Term Life Insurance vs. Whole Life Insurance

The differences between term life insurance and whole life insurance come down to three primary factors: cost, coverage length and cash value.

Term life insurance is the more affordable of the two but has an expiration date and doesn’t include a cash value feature. Whole life insurance is more expensive but it provides lifelong coverage (as long as the premium is paid) and builds cash value over time.  We can help you find the right policy to fit your needs so contact us today for a no-cost consultation.

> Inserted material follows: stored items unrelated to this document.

### src/rtl/maze_game_ctrl.sv
// Maze game controller: position tracking, wall collision, BCD countdown, outcome FSM.
// Optional MAZE_LIVES_EN: wall hits cost a life and respawn until lives run out.
module maze_game_ctrl
  import maze_pkg::*;
#(
  parameter int GRID      = 8,
  parameter int TIME_SEC  = 20,
  parameter int START_ROW = 7,
  parameter int START_COL = 0,
  parameter int EXIT_ROW  = 0,
  parameter int EXIT_COL  = 5,
  parameter int LIVES     = 3,
  localparam int PW       = $clog2(GRID)
) (
  input  logic                 clk,
  input  logic                 reset,
  input  logic                 sec_tick,
  input  logic                 start,
  input  logic                 mv_up,
  input  logic                 mv_down,
  input  logic                 mv_left,
  input  logic                 mv_right,
  input  logic [GRID*GRID-1:0] wall_map,
  output logic [PW-1:0]        pos_row,
  output logic [PW-1:0]        pos_col,
  output logic [1:0]           state,
  output logic [3:0]           time_tens,
  output logic [3:0]           time_ones,
  output logic [3:0]           lives_left,
  output logic                 done
);

  localparam int IW = $clog2(GRID * GRID);
  localparam logic [7:0] TIME_BCD = to_bcd(TIME_SEC);
`ifdef MAZE_LIVES_EN
  localparam logic [3:0] LIVES_INIT = 4'(LIVES);
`else
  localparam logic [3:0] LIVES_INIT = 4'(LIVES) & 4'd0;
`endif
  localparam logic [PW-1:0] ST_R = PW'(START_ROW);
  localparam logic [PW-1:0] ST_C = PW'(START_COL);

  state_t        r_state;
  logic [PW-1:0] r_row, r_col;
  logic [3:0]    r_lives;
  logic          r_done;

  logic [3:0]    w_mv;
  logic          w_one, w_ok, w_wall, w_move, w_exit;
  logic          w_play, w_tick, w_timeout, w_zero;
  logic [PW-1:0] w_tr, w_tc;
  logic [IW-1:0] w_idx;

  assign w_mv  = {mv_up, mv_down, mv_left, mv_right};
  assign w_one = (w_mv != 4'd0) && ((w_mv & (w_mv - 4'd1)) == 4'd0);

  // Target cell and in-grid check; simultaneous strobes give no move.
  always_comb begin
    w_tr = r_row;
    w_tc = r_col;
    w_ok = 1'b0;
    if (mv_up) begin
      w_ok = (r_row != '0);
      w_tr = r_row - 1'b1;
    end else if (mv_down) begin
      w_ok = (r_row != PW'(GRID - 1));
      w_tr = r_row + 1'b1;
    end else if (mv_left) begin
      w_ok = (r_col != '0);
      w_tc = r_col - 1'b1;
    end else if (mv_right) begin
      w_ok = (r_col != PW'(GRID - 1));
      w_tc = r_col + 1'b1;
    end
    w_ok = w_ok && w_one;
  end

  assign w_idx     = IW'(32'(w_tr) * GRID + 32'(w_tc));
  assign w_wall    = w_ok && wall_map[w_idx];
  assign w_move    = w_ok && !wall_map[w_idx];
  assign w_exit    = w_move && (w_tr == PW'(EXIT_ROW)) && (w_tc == PW'(EXIT_COL));
  assign w_play    = (r_state == ST_PLAY);
  assign w_tick    = sec_tick && w_play && !w_zero;
  assign w_timeout = w_tick && (time_tens == 4'd0) && (time_ones == 4'd1);

  bcd_down_counter #(.RST_VAL(TIME_BCD)) u_timer (
    .clk        (clk),
    .rst_n      (reset),
    .i_load     (start),
    .i_load_val (TIME_BCD),
    .i_en       (w_tick),
    .i_freeze   (r_done),
    .o_tens     (time_tens),
    .o_ones     (time_ones),
    .o_zero     (w_zero)
  );

  // Move results (WIN/CRASH) outrank a timeout on the same edge.
  always_ff @(posedge clk or negedge reset) begin
    if (!reset) begin
      r_state <= ST_PLAY;
      r_row   <= ST_R;
      r_col   <= ST_C;
      r_lives <= LIVES_INIT;
      r_done  <= 1'b0;
    end else if (start) begin
      r_state <= ST_PLAY;
      r_row   <= ST_R;
      r_col   <= ST_C;
      r_lives <= LIVES_INIT;
      r_done  <= 1'b0;
    end else if (w_play) begin
      if (w_wall) begin
`ifdef MAZE_LIVES_EN
        if (r_lives == 4'd1) begin
          r_state <= ST_CRASH;
          r_done  <= 1'b1;
          r_lives <= 4'd0;
        end else begin
          r_lives <= r_lives - 4'd1;
          r_row   <= ST_R;
          r_col   <= ST_C;
          if (w_timeout) begin
            r_state <= ST_TIMEOUT;
            r_done  <= 1'b1;
          end
        end
`else
        r_state <= ST_CRASH;
        r_done  <= 1'b1;
`endif
      end else if (w_exit) begin
        r_row   <= w_tr;
        r_col   <= w_tc;
        r_state <= ST_WIN;
        r_done  <= 1'b1;
      end else begin
        if (w_move) begin
          r_row <= w_tr;
          r_col <= w_tc;
        end
        if (w_timeout) begin
          r_state <= ST_TIMEOUT;
          r_done  <= 1'b1;
        end
      end
    end
  end

  assign pos_row    = r_row;
  assign pos_col    = r_col;
  assign state      = r_state;
  assign lives_left = r_lives;
  assign done       = r_done;

endmodule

Reasons why you should choose term life insurance:

  • You’re looking for low-cost coverage: Term life generally offers lower premiums compared to whole life and can be customized to work with your budget.
  • You don’t need lifelong coverage: If you only need financial protection for a certain number of years, say while your kids are still dependent on you or until your mortgage is paid off, then term life insurance may be the right fit for you.
  • You want to supplement a whole life policy: Depending on your specific situation, it may make sense to take out a separate term life policy to supplement a whole life policy in order to cover larger debts, such as a mortgage. Your beneficiaries could then use your whole life policy’s payout to cover other expenses.

Reasons why you should choose whole life insurance:

  • You want a policy that builds cash value: A whole life policy with cash value gives you greater financial flexibility, and you can also use it to pay your premiums.
  • You want or need lifelong coverage: Since it lasts for your lifetime, whole life insurance is more suitable for end-of-life planning, such as covering funeral expenses and leaving an inheritance for your children. You can also use whole life insurance to provide funds for loved ones who will need ongoing care, such as a child with a lifelong disability or an elderly parent that you support.